Can Hurricane Irene Offer Lessons for Coastal Communities?

Written by Lisa Hayden on . Posted in Extreme weather, Learn

 

 

 

 

 

 

 

 

 

 

 

 

 

 

 

Editor’s Note: Two weeks after Hurricane Irene lumbered up the Atlantic Coast, followed by heavy rains from Tropical Storm Lee, rivers are high in the Northeast and many communities and property owners are still assessing the damages. While some coastal properties were inundated when the hurricane came ashore over Long Island and Connecticut, much of the flooding further inland did not develop until several days after Irene moved on as a tropical storm.

In this post, originally published in the Connecticut Post on Sept. 2, Adam Whelchel, Ph.D, director of science at The Nature Conservancy in Connecticut, asks: What if Irene had been bigger – and can we learn lessons for the future?

With a new Coastal Resilience Tool, developed by the Conservancy and partners, residents of shoreline communities in Connecticut and New York can actually see what a Category 2 or 3 storm would do to sea levels along the coast in their neighborhoods – and this can be powerful information.

Irene a cause to plan ahead

I’m not sure what was more alarming — fearing a direct hit from Irene as a Category 2 hurricane or seeing how much damage a hit from Irene as “just” a tropical storm caused in Connecticut’s coastal areas. While this event wasn’t as bad as it might have been for many of us, the reality of Tropical Storm Irene serves as a grim reminder of how devastating a more serious storm could be. These storms reshape our coastlines, often not in ways we would like them to, and Tropical Storm Irene is yet another reminder that there are risks to living and investing along the coast.

Estimates suggest that we currently have close to 900,000 citizens (27 percent of the state’s population) residing in 382,000 housing units within a 44,500-acre swath of coastal Connecticut that will potentially be flooded during a Category 3 hurricane. Under this worst-case scenario, the economic impacts to property loss and business interruption would certainly be greater than the $18 billion projected for a 100-year storm event.

As we continue recovery efforts and begin to move past this storm, there is always the tendency– maybe even a desire — to forget, to just move on without realizing some hard-earned lessons. There’s a difference between moving on and moving forward, though. To do the latter, we need to reflect on Irene and let the storm bring into sharper focus not only what we can do to better weather a storm in the moment, but also how we can better prepare for the next one. The unfortunate reality is that there will be a next storm, and then others after that.

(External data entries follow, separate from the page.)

[src/rtl/multi_clock_divider_if.sv]
// Threshold configuration port for multi_clock_divider.
// The master presents cfg_valid/cfg_ch/cfg_threshold and holds them until
// cfg_ready is seen high on a rising clock edge; the divider is the slave.
interface multi_clock_divider_if #(
  parameter int NUM_CH = 4,
  parameter int CNT_W  = 16
) ();
  localparam int CH_W = (NUM_CH > 1) ? $clog2(NUM_CH) : 1;

  logic             cfg_valid;
  logic             cfg_ready;
  logic [CH_W-1:0]  cfg_ch;
  logic [CNT_W-1:0] cfg_threshold;

  modport master (
    output cfg_valid,
    output cfg_ch,
    output cfg_threshold,
    input  cfg_ready
  );

  modport slave (
    input  cfg_valid,
    input  cfg_ch,
    input  cfg_threshold,
    output cfg_ready
  );
endinterface

[src/rtl/multi_clock_divider.sv]
// Multi-channel clock divider.
// NUM_CH independent 50 % duty divided clocks, period 2*threshold.
// Thresholds are reprogrammed through a valid/ready port: an enabled,
// running channel stages the value in a shadow register that is applied on
// its next wrap (count back at 0, so no runt pulse); a disabled or stopped
// channel takes the value immediately and restarts its count.
// Optional feature macro: CLKDIV_TICK_OUT_EN adds the per-channel tick
// output, a one-cycle registered pulse on every divided-clock edge.
module multi_clock_divider #(
  parameter int NUM_CH            = 4,
  parameter int CNT_W             = 16,
  parameter int DEFAULT_THRESHOLD = 50000
) (
  input  logic                 clk,
  input  logic                 reset,
  input  logic [NUM_CH-1:0]    enable,
  multi_clock_divider_if.slave cfg,
  output logic [NUM_CH-1:0]    dividedClk
`ifdef CLKDIV_TICK_OUT_EN
  ,
  output logic [NUM_CH-1:0]    tick
`endif
);

  localparam logic [CNT_W-1:0] DEF_THR = CNT_W'(DEFAULT_THRESHOLD);
  localparam logic [CNT_W-1:0] ONE     = CNT_W'(1);

  // Registered per-channel state
  logic [CNT_W-1:0]  cntR    [NUM_CH];
  logic [CNT_W-1:0]  thrR    [NUM_CH];
  logic [CNT_W-1:0]  shadowR [NUM_CH];
  logic [NUM_CH-1:0] pendingR;
  logic [NUM_CH-1:0] divR;

  // Next-state values
  logic [CNT_W-1:0]  cntS    [NUM_CH];
  logic [CNT_W-1:0]  thrS    [NUM_CH];
  logic [CNT_W-1:0]  shadowS [NUM_CH];
  logic [NUM_CH-1:0] pendingS;
  logic [NUM_CH-1:0] divS;

  logic [NUM_CH-1:0] wrapS;
  logic [NUM_CH-1:0] hitS;
  logic              pendSelS;
  logic              xferS;

  // Pending flag of the addressed channel; out-of-range channels read as idle
  always_comb begin
    pendSelS = 1'b0;
    for (int i = 0; i < NUM_CH; i++) begin
      if (int'(cfg.cfg_ch) == i) begin
        pendSelS = pendingR[i];
      end else begin
        pendSelS = pendSelS;
      end
    end
  end

  assign cfg.cfg_ready = ~pendSelS;
  assign xferS         = cfg.cfg_valid & ~pendSelS;

  // Per-channel wrap detection and write-target decode
  always_comb begin
    wrapS = '0;
    hitS  = '0;
    for (int i = 0; i < NUM_CH; i++) begin
      if (enable[i] && (thrR[i] != '0) && (cntR[i] == thrR[i] - ONE)) begin
        wrapS[i] = 1'b1;
      end else begin
        wrapS[i] = 1'b0;
      end
      if (xferS && (int'(cfg.cfg_ch) == i)) begin
        hitS[i] = 1'b1;
      end else begin
        hitS[i] = 1'b0;
      end
    end
  end

  // Next-state for count, threshold, shadow, pending and divided clock
  always_comb begin
    for (int i = 0; i < NUM_CH; i++) begin
      cntS[i]     = cntR[i];
      thrS[i]     = thrR[i];
      shadowS[i]  = shadowR[i];
      pendingS[i] = pendingR[i];
      divS[i]     = divR[i];
      if (thrR[i] == '0) begin
        // stopped channel: parked low, writes land immediately
        cntS[i] = '0;
        divS[i] = 1'b0;
        if (hitS[i]) begin
          thrS[i] = cfg.cfg_threshold;
        end else begin
          thrS[i] = thrR[i];
        end
      end else if (!enable[i]) begin
        // disabled channel: hold count/output, writes restart the count
        if (hitS[i]) begin
          thrS[i] = cfg.cfg_threshold;
          cntS[i] = '0;
        end else begin
          cntS[i] = cntR[i];
        end
      end else begin
        if (wrapS[i]) begin
          cntS[i] = '0;
          divS[i] = ~divR[i];
          if (pendingR[i]) begin
            thrS[i]     = shadowR[i];
            pendingS[i] = 1'b0;
          end else begin
            thrS[i] = thrR[i];
          end
        end else begin
          cntS[i] = cntR[i] + ONE;
        end
        // a write on the wrap edge is staged for the following wrap
        if (hitS[i]) begin
          shadowS[i]  = cfg.cfg_threshold;
          pendingS[i] = 1'b1;
        end else begin
          shadowS[i] = shadowR[i];
        end
      end
    end
  end

  // Channel state registers, cleared asynchronously
  always_ff @(posedge clk or negedge reset) begin
    if (!reset) begin
      for (int i = 0; i < NUM_CH; i++) begin
        cntR[i]    <= '0;
        thrR[i]    <= DEF_THR;
        shadowR[i] <= '0;
      end
      pendingR <= '0;
      divR     <= '0;
    end else begin
      for (int i = 0; i < NUM_CH; i++) begin
        cntR[i]    <= cntS[i];
        thrR[i]    <= thrS[i];
        shadowR[i] <= shadowS[i];
      end
      pendingR <= pendingS;
      divR     <= divS;
    end
  end

  assign dividedClk = divR;

`ifdef CLKDIV_TICK_OUT_EN
  logic [NUM_CH-1:0] tickR;

  // Tick pulse registered on the same edge that toggles the divided clock
  always_ff @(posedge clk or negedge reset) begin
    if (!reset) begin
      tickR <= '0;
    end else begin
      tickR <= wrapS;
    end
  end

  assign tick = tickR;
`endif

endmodule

The best scientific research tells us the frequency and intensity of these storms will be exacerbated by a changing climate. At the same time, rising sea levels, disappearing wetlands and increased coastal development threaten to amplify the human hardships and suffering and property damage caused by these storms.

Fortunately, there are many resources and much expertise available here in Connecticut that provide information and advice — however sobering — that can help us protect this state we love. As one example, The Nature Conservancy and the NASA Goddard Institute for Space Studies have developed an online Coastal Resilience computer program that incorporates sea-level rise with projections of potential storm surge impacts from category 2 and 3 events. The program enables you to see on the screen what will happen to specific neighborhoods and streets under different storm scenarios at different times in the future.

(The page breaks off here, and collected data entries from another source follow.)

**src/rtl/echo_delay_meter_pkg.sv**
```systemverilog
// Shared types and constants for the loopback round-trip delay meter.
package echo_delay_meter_pkg;

   typedef enum logic [2:0] {
      IDLE,
      ARM,
      WAIT_RISE,
      WAIT_FALL,
      DONE
   } state_t;

   localparam int SYNC_LAT = 2;

endpackage

```
**src/rtl/sync_2ff.sv**
```systemverilog
// Single-bit flop-chain synchronizer for the asynchronous echo pad input.
module sync_2ff
   import echo_delay_meter_pkg::*;
(
   input  logic clk,
   input  logic rst,
   input  logic d,
   output logic q
);

   logic [SYNC_LAT-1:0] stage_reg;
   logic [SYNC_LAT-1:0] stage_next;

   genvar gi;
   generate
      for (gi = 0; gi < SYNC_LAT; gi++) begin : g_stage
         if (gi == 0) begin : g_first
            assign stage_next[gi] = d;
         end else begin : g_chain
            assign stage_next[gi] = stage_reg[gi-1];
         end
      end
   endgenerate

   always_ff @(posedge clk) begin
      if (rst) begin
         stage_reg <= '0;
      end else begin
         stage_reg <= stage_next;
      end
   end

   assign q = stage_reg[SYNC_LAT-1];

endmodule

```
**src/rtl/echo_delay_meter.sv**
```systemverilog
// Fires probe edges, counts cycles until each returns, and reports the
// average over 2^LOG_RUNS runs (or all-ones with timeout set on abort).
module echo_delay_meter
   import echo_delay_meter_pkg::*;
#(
   parameter int CNT_W    = 16,
   parameter int TIMEOUT  = 1000,
   parameter int LOG_RUNS = 2
)
(
   input  logic             clk,
   input  logic             rst,
   input  logic             start,
   input  logic             echo_in,
   output logic             probe_out,
   output logic             busy,
   output logic             done,
   output logic             timeout,
   output logic [CNT_W-1:0] result
);

   localparam int RUN_W = (LOG_RUNS > 0) ? LOG_RUNS : 1;
   localparam int ACC_W = CNT_W + LOG_RUNS;
   localparam logic [CNT_W-1:0] CNT_LIMIT = CNT_W'(TIMEOUT - 1);
   localparam logic [RUN_W-1:0] RUN_LAST  = RUN_W'((1 << LOG_RUNS) - 1);

   logic echo_s;

   state_t             state_reg,   state_next;
   logic [CNT_W-1:0]   cnt_reg,     cnt_next;
   logic [ACC_W-1:0]   acc_reg,     acc_next;
   logic [RUN_W-1:0]   run_reg,     run_next;
   logic               probe_reg,   probe_next;
   logic               busy_reg,    busy_next;
   logic               done_reg,    done_next;
   logic               timeout_reg, timeout_next;
   logic [CNT_W-1:0]   result_reg,  result_next;
   logic               cnt_hit;
   logic               abort;

   sync_2ff u_sync (
      .clk (clk),
      .rst (rst),
      .d   (echo_in),
      .q   (echo_s)
   );

   assign cnt_hit = (cnt_reg == CNT_LIMIT);

   always_comb begin
      state_next   = state_reg;
      cnt_next     = cnt_reg;
      acc_next     = acc_reg;
      run_next     = run_reg;
      probe_next   = probe_reg;
      timeout_next = timeout_reg;
      result_next  = result_reg;
      abort        = 1'b0;

      case (state_reg)
         IDLE: begin
            probe_next = 1'b0;
            if (start) begin
               acc_next     = '0;
               run_next     = '0;
               cnt_next     = '0;
               timeout_next = 1'b0;
               state_next   = ARM;
            end
         end
         ARM: begin
            if (!echo_s) begin
               probe_next = 1'b1;
               cnt_next   = '0;
               state_next = WAIT_RISE;
            end else if (cnt_hit) begin
               abort = 1'b1;
            end else begin
               cnt_next = cnt_reg + 1'b1;
            end
         end
         WAIT_RISE: begin
            if (echo_s) begin
               acc_next   = acc_reg + ACC_W'(cnt_reg);
               probe_next = 1'b0;
               cnt_next   = '0;
               state_next = WAIT_FALL;
            end else if (cnt_hit) begin
               abort = 1'b1;
            end else begin
               cnt_next = cnt_reg + 1'b1;
            end
         end
         WAIT_FALL: begin
            if (!echo_s) begin
               cnt_next = '0;
               if (run_reg == RUN_LAST) begin
                  // Result is latched on entry so it appears together with done.
                  result_next = CNT_W'(acc_reg >> LOG_RUNS);
                  state_next  = DONE;
               end else begin
                  run_next   = run_reg + 1'b1;
                  state_next = ARM;
               end
            end else if (cnt_hit) begin
               abort = 1'b1;
            end else begin
               cnt_next = cnt_reg + 1'b1;
            end
         end
         DONE: begin
            state_next = IDLE;
         end
         default: begin
            state_next = IDLE;
         end
      endcase

      if (abort) begin
         timeout_next = 1'b1;
         result_next  = '1;
         probe_next   = 1'b0;
         state_next   = DONE;
      end

      done_next = (state_next == DONE);
      busy_next = (state_next != IDLE);
   end

   always_ff @(posedge clk) begin
      if (rst) begin
         state_reg   <= IDLE;
         cnt_reg     <= '0;
         acc_reg     <= '0;
         run_reg     <= '0;
         probe_reg   <= 1'b0;
         busy_reg    <= 1'b0;
         done_reg    <= 1'b0;
         timeout_reg <= 1'b0;
         result_reg  <= '0;
      end else begin
         state_reg   <= state_next;
         cnt_reg     <= cnt_next;
         acc_reg     <= acc_next;
         run_reg     <= run_next;
         probe_reg   <= probe_next;
         busy_reg    <= busy_next;
         done_reg    <= done_next;
         timeout_reg <= timeout_next;
         result_reg  <= result_next;
      end
   end

   assign probe_out = probe_reg;
   assign busy      = busy_reg;
   assign done      = done_reg;
   assign timeout   = timeout_reg;
   assign result    = result_reg;

endmodule
```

This information tells us there are things we should do to mitigate our current and future risks. We should be more thoughtful about identifying which communities are at risk, which neighborhoods, which schools and which elder care facilities.

We should also identify which areas are perhaps unsuitable for future growth — those low-lying areas subjected to flooding during today’s storms, as well as areas that would be threatened by future storms and increasing sea levels. We should work to continually improve the linkage between emergency management and ongoing longer-term conservation and development planning.

We should remember that conservation is one of the best tools we have for reducing the impact of hurricanes. Wetlands such as salt marshes have tremendous ability to slow down storm surges and deflect the energy of waves away from vulnerable coastlines. If we can continue to promote and restore and enable these marshes to exist we’re essentially getting this defense or green infrastructure at a very low cost.

Finally, we should, as a state, formally recognize a scientifically based sea-level rise rate that becomes part of the way we plan and fund coastal development and realignment for the future. It isn’t alarmist to consider these things in the face of Irene. It is prudent and just makes good sense. One day, we’ll have the opportunity to thank ourselves for having done so.

Adam Whelchel is director of science at The Nature Conservancy in Connecticut.